Directions:
Your answer should repeat exactly the line containing "Power figures use" and all lines after it through the end of the material below, with no other text.

The input:
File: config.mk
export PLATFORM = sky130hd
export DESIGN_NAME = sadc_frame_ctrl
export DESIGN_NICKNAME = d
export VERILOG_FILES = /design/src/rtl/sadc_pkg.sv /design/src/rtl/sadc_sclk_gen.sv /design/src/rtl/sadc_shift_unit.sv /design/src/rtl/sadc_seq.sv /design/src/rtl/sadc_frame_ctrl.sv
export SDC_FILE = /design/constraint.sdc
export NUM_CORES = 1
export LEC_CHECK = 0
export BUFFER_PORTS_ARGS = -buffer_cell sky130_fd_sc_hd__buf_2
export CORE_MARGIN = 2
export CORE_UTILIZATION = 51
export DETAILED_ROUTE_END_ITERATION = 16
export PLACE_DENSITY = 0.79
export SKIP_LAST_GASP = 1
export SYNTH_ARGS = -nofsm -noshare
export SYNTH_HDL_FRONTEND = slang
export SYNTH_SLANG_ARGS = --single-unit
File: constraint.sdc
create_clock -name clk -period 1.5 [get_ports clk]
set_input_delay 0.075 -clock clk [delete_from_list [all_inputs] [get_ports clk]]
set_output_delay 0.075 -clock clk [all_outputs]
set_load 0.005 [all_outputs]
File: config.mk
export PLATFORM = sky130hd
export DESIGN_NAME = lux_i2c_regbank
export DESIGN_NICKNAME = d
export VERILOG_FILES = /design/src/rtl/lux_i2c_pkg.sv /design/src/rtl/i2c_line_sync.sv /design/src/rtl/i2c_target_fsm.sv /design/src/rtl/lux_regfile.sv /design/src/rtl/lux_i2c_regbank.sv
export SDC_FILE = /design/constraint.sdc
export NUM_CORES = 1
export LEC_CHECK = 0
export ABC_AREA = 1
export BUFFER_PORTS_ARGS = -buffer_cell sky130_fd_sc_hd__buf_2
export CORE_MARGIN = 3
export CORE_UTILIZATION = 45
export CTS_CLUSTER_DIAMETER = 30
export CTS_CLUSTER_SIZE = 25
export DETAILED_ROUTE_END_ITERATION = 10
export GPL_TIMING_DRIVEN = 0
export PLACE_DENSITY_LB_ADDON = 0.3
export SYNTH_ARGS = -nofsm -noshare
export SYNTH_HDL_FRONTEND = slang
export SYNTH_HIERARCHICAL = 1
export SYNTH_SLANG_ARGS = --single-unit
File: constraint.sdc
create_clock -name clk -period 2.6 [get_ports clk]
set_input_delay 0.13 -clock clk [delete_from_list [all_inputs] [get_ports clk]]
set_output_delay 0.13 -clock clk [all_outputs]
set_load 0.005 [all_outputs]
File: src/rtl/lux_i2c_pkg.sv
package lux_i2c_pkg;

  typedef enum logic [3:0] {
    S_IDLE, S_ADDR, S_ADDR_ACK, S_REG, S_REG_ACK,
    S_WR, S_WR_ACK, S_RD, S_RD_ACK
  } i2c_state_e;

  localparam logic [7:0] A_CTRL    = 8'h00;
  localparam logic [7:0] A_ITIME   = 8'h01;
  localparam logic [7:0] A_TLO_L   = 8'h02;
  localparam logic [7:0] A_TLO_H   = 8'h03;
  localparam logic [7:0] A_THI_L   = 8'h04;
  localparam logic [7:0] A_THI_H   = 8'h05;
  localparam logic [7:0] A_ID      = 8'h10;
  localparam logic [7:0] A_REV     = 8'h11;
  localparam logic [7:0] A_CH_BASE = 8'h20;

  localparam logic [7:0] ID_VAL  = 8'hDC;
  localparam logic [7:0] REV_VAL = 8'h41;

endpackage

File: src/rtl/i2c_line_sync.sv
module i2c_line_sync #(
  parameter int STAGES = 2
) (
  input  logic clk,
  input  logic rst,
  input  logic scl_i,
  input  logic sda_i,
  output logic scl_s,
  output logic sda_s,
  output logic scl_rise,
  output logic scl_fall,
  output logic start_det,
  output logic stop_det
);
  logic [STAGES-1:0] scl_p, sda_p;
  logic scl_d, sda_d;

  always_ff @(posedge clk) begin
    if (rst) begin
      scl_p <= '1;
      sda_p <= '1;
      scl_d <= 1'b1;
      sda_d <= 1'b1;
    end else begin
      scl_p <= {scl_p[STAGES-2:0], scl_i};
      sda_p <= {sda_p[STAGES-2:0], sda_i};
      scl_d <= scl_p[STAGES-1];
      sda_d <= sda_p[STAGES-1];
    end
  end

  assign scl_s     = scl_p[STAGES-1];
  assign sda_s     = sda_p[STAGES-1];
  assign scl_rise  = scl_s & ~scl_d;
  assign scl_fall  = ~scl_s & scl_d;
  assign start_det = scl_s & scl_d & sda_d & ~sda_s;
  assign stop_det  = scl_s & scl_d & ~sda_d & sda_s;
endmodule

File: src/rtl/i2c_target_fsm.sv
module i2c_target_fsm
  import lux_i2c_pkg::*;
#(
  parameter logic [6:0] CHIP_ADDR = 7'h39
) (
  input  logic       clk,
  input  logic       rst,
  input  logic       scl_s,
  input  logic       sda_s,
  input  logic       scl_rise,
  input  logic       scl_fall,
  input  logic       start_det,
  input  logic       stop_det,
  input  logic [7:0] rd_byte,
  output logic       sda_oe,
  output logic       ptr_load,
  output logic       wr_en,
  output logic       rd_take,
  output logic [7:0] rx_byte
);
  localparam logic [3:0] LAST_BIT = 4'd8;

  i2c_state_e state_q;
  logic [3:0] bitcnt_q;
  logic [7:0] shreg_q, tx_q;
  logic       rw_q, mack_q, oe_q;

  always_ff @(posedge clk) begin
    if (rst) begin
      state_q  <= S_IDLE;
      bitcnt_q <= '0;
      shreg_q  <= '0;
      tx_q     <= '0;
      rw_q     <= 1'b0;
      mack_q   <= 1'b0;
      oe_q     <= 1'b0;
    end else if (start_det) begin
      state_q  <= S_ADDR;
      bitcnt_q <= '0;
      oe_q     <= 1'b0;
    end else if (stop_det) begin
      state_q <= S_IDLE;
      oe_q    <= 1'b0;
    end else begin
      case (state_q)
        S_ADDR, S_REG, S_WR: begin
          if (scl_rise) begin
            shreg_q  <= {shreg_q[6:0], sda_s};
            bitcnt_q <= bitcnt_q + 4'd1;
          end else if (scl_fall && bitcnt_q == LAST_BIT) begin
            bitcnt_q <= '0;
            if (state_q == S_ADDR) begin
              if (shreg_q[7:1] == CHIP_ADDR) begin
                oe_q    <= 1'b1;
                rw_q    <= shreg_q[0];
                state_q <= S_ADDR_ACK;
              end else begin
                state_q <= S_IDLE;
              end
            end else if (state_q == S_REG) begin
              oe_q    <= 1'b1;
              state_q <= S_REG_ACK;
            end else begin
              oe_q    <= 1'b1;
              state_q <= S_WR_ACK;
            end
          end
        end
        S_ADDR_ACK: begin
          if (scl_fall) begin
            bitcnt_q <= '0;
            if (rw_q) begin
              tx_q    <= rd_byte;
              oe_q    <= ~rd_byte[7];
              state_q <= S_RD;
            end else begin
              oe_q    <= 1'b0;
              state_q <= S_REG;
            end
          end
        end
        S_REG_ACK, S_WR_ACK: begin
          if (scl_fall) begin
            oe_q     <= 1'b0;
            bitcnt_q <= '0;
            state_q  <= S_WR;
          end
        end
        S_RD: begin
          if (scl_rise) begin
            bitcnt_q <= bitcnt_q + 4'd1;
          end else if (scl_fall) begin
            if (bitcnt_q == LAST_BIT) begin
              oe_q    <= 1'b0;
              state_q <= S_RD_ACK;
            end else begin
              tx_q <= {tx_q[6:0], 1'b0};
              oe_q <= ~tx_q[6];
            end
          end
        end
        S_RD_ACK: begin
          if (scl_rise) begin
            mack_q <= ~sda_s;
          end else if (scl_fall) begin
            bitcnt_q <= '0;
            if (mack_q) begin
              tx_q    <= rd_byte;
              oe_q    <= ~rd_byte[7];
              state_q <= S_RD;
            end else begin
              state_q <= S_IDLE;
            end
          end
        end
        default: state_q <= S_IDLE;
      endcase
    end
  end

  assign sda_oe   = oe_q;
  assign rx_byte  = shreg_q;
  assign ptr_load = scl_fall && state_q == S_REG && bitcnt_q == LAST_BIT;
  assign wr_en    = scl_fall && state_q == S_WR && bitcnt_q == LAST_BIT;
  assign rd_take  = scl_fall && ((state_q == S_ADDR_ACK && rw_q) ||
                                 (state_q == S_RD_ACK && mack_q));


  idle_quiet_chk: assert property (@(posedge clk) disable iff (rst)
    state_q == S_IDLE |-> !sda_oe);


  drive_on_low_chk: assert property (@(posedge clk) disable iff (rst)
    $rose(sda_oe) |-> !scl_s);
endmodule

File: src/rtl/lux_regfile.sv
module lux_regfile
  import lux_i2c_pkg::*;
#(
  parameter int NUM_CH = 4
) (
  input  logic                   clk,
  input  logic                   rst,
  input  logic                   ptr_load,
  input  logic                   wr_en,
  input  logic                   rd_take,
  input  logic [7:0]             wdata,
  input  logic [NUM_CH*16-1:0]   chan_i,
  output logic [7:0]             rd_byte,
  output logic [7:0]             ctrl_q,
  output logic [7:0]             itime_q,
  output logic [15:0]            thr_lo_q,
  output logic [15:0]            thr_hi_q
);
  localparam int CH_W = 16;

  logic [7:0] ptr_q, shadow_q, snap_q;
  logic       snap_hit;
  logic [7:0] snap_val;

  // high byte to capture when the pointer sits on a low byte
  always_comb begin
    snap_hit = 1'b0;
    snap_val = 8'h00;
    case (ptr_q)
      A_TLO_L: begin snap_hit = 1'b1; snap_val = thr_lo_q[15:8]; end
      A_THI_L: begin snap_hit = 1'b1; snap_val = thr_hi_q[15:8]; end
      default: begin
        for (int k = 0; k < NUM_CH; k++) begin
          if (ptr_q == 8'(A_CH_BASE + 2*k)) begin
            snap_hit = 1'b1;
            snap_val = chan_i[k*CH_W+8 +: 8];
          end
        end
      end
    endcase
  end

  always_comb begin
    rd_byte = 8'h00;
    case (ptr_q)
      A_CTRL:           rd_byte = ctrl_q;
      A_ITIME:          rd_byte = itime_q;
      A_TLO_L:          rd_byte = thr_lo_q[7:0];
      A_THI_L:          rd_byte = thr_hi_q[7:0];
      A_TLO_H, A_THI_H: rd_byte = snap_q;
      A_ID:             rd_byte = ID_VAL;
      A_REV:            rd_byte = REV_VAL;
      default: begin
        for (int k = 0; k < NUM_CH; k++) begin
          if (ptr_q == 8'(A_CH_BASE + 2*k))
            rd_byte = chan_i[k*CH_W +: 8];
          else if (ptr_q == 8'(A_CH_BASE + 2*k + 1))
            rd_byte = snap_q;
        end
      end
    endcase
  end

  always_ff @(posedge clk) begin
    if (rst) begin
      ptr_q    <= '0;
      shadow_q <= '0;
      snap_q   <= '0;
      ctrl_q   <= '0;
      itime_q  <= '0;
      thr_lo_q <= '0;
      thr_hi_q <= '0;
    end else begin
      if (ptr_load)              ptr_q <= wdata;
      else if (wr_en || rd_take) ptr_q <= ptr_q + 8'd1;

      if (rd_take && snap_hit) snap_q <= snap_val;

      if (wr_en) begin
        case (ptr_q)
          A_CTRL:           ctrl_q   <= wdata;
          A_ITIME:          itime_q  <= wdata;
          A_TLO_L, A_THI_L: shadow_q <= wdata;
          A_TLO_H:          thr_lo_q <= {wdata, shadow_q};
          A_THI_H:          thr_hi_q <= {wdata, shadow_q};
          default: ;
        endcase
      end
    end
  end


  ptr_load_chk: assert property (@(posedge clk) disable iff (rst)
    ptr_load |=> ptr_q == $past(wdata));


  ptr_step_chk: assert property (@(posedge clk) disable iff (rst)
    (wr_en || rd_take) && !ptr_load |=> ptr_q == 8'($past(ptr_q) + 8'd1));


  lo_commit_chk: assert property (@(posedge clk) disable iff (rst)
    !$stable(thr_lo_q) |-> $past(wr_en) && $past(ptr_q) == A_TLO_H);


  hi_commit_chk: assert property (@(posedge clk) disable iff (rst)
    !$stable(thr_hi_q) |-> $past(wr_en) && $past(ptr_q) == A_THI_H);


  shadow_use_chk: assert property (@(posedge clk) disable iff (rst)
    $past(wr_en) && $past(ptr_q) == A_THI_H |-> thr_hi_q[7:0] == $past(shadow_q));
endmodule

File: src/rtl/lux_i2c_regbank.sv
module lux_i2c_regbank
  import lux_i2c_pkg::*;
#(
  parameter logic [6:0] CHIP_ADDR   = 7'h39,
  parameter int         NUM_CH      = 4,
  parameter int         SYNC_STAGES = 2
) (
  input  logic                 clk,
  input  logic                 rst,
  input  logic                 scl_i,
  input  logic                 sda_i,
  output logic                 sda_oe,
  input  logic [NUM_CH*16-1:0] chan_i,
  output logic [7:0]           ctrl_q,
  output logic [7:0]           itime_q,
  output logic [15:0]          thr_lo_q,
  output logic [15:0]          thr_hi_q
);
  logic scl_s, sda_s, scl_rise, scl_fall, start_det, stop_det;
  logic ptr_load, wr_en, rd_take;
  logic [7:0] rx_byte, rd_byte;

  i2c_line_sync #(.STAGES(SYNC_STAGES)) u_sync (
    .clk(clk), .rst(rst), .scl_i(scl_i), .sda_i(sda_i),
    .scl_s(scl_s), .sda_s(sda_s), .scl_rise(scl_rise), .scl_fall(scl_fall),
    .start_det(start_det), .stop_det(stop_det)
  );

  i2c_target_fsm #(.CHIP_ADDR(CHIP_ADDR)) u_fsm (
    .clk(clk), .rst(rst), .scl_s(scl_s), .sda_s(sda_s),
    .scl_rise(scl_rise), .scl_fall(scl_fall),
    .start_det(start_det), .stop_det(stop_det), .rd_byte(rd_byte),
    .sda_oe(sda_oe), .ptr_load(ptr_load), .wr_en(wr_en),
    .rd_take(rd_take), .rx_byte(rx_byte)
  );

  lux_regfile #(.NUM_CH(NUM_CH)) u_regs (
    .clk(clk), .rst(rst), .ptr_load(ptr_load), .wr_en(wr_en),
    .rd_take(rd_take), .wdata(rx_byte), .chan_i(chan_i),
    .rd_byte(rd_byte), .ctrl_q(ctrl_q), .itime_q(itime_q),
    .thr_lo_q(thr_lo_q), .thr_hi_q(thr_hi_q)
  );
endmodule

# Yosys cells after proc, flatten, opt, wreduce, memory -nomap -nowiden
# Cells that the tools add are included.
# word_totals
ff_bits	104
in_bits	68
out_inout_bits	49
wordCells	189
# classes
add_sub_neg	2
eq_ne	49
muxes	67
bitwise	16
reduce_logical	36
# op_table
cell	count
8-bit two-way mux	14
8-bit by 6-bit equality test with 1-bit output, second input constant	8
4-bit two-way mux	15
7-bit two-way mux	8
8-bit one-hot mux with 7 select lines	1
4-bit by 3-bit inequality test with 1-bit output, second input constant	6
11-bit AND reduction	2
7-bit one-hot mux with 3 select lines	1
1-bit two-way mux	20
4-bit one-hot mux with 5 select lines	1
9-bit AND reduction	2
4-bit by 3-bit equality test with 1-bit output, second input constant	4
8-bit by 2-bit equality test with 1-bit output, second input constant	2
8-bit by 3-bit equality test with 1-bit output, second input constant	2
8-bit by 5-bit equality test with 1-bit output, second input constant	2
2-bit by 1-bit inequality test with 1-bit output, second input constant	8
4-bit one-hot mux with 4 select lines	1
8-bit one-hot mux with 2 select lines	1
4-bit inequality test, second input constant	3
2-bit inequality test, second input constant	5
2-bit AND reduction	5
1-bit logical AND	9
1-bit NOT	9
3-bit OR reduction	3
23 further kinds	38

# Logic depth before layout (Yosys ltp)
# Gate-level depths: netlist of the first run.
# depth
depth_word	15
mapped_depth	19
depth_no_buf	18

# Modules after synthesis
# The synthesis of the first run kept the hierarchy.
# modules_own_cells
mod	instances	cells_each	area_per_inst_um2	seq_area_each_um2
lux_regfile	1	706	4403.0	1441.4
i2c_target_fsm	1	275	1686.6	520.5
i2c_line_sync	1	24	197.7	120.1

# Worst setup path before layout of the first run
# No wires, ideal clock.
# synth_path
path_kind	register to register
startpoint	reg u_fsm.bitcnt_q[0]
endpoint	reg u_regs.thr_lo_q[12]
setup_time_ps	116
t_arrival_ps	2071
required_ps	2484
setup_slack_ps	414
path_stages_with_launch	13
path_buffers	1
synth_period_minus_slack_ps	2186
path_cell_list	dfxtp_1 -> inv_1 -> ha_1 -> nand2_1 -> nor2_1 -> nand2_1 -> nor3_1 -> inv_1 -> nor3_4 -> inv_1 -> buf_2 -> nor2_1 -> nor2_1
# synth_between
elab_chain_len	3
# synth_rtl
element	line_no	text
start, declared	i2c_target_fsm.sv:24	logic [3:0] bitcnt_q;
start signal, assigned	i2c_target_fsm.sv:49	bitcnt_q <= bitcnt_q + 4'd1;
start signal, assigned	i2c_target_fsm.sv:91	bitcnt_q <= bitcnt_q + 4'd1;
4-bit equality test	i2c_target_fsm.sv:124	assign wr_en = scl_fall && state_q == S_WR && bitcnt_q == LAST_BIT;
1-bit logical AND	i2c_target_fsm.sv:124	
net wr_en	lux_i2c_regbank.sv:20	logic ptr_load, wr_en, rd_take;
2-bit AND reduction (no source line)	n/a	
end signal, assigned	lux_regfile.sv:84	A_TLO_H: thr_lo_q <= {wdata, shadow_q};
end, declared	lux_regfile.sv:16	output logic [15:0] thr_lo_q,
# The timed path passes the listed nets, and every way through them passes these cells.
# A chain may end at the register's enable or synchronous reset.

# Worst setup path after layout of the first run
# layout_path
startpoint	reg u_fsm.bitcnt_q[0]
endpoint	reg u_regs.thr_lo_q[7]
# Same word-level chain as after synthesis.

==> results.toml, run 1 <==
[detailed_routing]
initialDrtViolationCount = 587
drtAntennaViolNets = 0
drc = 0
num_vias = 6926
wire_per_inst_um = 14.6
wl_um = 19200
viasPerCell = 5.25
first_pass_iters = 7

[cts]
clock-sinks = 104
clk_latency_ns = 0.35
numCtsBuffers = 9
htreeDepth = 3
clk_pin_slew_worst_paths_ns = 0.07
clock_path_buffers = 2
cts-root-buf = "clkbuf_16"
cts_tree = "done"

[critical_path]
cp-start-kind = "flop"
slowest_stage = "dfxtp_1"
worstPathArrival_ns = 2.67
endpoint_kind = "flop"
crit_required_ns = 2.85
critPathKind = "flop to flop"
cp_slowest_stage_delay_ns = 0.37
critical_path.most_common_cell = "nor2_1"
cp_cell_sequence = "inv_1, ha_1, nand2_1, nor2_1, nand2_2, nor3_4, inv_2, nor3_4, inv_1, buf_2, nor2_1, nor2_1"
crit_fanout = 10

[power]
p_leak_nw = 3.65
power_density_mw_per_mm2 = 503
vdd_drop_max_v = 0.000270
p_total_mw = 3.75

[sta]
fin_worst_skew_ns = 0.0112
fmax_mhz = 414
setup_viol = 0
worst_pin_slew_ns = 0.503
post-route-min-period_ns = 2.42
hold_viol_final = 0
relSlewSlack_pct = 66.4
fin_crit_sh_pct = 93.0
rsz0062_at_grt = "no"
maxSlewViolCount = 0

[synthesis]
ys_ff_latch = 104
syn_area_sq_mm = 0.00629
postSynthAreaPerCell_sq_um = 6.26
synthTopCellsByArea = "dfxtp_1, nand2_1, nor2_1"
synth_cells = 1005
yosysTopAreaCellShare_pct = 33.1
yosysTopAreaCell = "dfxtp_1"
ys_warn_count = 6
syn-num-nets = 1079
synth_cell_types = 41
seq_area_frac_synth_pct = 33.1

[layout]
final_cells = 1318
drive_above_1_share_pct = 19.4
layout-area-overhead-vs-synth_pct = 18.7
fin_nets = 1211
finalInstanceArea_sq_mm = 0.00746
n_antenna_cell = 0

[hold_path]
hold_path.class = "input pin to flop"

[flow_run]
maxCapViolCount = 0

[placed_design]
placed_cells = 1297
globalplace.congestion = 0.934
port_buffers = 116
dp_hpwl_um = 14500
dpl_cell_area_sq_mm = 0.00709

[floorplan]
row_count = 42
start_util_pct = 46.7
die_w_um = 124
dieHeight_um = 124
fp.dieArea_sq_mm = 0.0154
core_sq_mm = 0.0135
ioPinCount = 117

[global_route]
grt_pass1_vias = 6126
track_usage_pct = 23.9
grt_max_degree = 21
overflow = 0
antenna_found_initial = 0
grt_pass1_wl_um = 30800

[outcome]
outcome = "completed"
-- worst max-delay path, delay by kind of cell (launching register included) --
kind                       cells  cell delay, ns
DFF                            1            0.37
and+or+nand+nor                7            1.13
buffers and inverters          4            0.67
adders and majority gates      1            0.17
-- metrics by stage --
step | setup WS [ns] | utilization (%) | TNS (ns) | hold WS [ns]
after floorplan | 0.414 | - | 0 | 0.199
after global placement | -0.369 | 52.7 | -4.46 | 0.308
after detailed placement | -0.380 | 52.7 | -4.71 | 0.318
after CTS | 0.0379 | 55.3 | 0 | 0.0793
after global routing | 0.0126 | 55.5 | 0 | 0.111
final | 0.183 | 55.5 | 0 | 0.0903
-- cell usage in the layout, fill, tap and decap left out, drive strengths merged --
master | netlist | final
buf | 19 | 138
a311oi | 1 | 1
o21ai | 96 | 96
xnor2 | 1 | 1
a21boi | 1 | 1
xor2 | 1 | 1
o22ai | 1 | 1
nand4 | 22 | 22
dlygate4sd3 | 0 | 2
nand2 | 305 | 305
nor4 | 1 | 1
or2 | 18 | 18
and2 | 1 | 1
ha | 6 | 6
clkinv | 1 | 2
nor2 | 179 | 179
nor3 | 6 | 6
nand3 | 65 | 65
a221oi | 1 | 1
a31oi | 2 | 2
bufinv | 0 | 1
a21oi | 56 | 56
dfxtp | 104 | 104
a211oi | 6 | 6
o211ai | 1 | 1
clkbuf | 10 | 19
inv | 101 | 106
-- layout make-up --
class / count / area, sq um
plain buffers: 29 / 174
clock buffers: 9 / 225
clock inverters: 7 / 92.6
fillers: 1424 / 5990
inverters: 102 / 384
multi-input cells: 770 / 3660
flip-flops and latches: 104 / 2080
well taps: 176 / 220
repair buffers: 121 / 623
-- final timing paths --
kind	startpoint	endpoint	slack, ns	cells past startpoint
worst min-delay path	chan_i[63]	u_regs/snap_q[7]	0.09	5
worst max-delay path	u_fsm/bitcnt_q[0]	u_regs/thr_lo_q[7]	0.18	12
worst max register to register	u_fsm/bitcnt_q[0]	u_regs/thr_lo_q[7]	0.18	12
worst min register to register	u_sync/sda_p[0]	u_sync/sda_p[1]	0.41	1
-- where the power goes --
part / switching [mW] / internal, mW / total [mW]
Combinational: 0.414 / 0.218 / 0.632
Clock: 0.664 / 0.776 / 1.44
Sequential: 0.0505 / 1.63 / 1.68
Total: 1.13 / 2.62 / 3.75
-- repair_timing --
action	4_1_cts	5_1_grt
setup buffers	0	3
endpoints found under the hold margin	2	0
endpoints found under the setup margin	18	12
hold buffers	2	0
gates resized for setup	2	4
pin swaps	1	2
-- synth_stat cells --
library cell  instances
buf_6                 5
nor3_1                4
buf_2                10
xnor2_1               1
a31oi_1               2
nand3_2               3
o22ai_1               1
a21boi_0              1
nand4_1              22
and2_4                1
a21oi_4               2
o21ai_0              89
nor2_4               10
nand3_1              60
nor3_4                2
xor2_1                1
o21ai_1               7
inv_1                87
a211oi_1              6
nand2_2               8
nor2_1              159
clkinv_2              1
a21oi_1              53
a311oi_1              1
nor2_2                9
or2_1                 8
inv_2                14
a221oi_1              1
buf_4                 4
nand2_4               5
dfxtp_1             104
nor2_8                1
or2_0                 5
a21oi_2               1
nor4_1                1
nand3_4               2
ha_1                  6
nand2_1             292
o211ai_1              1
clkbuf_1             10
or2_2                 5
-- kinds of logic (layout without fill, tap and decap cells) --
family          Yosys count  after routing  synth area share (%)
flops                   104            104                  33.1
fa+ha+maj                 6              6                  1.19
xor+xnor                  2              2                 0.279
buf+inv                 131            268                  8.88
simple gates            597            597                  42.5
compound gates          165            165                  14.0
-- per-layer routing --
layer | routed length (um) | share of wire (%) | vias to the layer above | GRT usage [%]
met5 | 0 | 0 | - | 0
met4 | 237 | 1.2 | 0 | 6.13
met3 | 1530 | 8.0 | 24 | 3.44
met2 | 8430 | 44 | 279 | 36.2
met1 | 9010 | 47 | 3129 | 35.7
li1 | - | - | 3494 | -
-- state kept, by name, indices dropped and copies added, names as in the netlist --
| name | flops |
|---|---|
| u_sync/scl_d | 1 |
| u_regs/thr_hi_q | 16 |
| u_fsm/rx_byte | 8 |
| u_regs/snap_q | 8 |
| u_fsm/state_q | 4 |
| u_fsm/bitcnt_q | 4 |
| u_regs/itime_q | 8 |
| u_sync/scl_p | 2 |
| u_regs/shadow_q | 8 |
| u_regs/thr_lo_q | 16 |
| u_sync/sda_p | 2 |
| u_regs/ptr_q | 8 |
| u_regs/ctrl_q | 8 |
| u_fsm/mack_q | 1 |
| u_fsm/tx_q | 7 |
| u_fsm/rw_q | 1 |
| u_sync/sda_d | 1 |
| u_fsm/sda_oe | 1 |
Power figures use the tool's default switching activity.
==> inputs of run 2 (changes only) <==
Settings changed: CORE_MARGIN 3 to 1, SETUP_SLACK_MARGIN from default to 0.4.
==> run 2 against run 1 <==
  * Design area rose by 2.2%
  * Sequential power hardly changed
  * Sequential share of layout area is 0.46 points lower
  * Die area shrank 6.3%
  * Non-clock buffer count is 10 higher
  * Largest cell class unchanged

Response box:
Power figures use the tool's default switching activity.
==> inputs of run 2 (changes only) <==
Settings changed: CORE_MARGIN 3 to 1, SETUP_SLACK_MARGIN from default to 0.4.
==> run 2 against run 1 <==
  * Design area rose by 2.2%
  * Sequential power hardly changed
  * Sequential share of layout area is 0.46 points lower
  * Die area shrank 6.3%
  * Non-clock buffer count is 10 higher
  * Largest cell class unchanged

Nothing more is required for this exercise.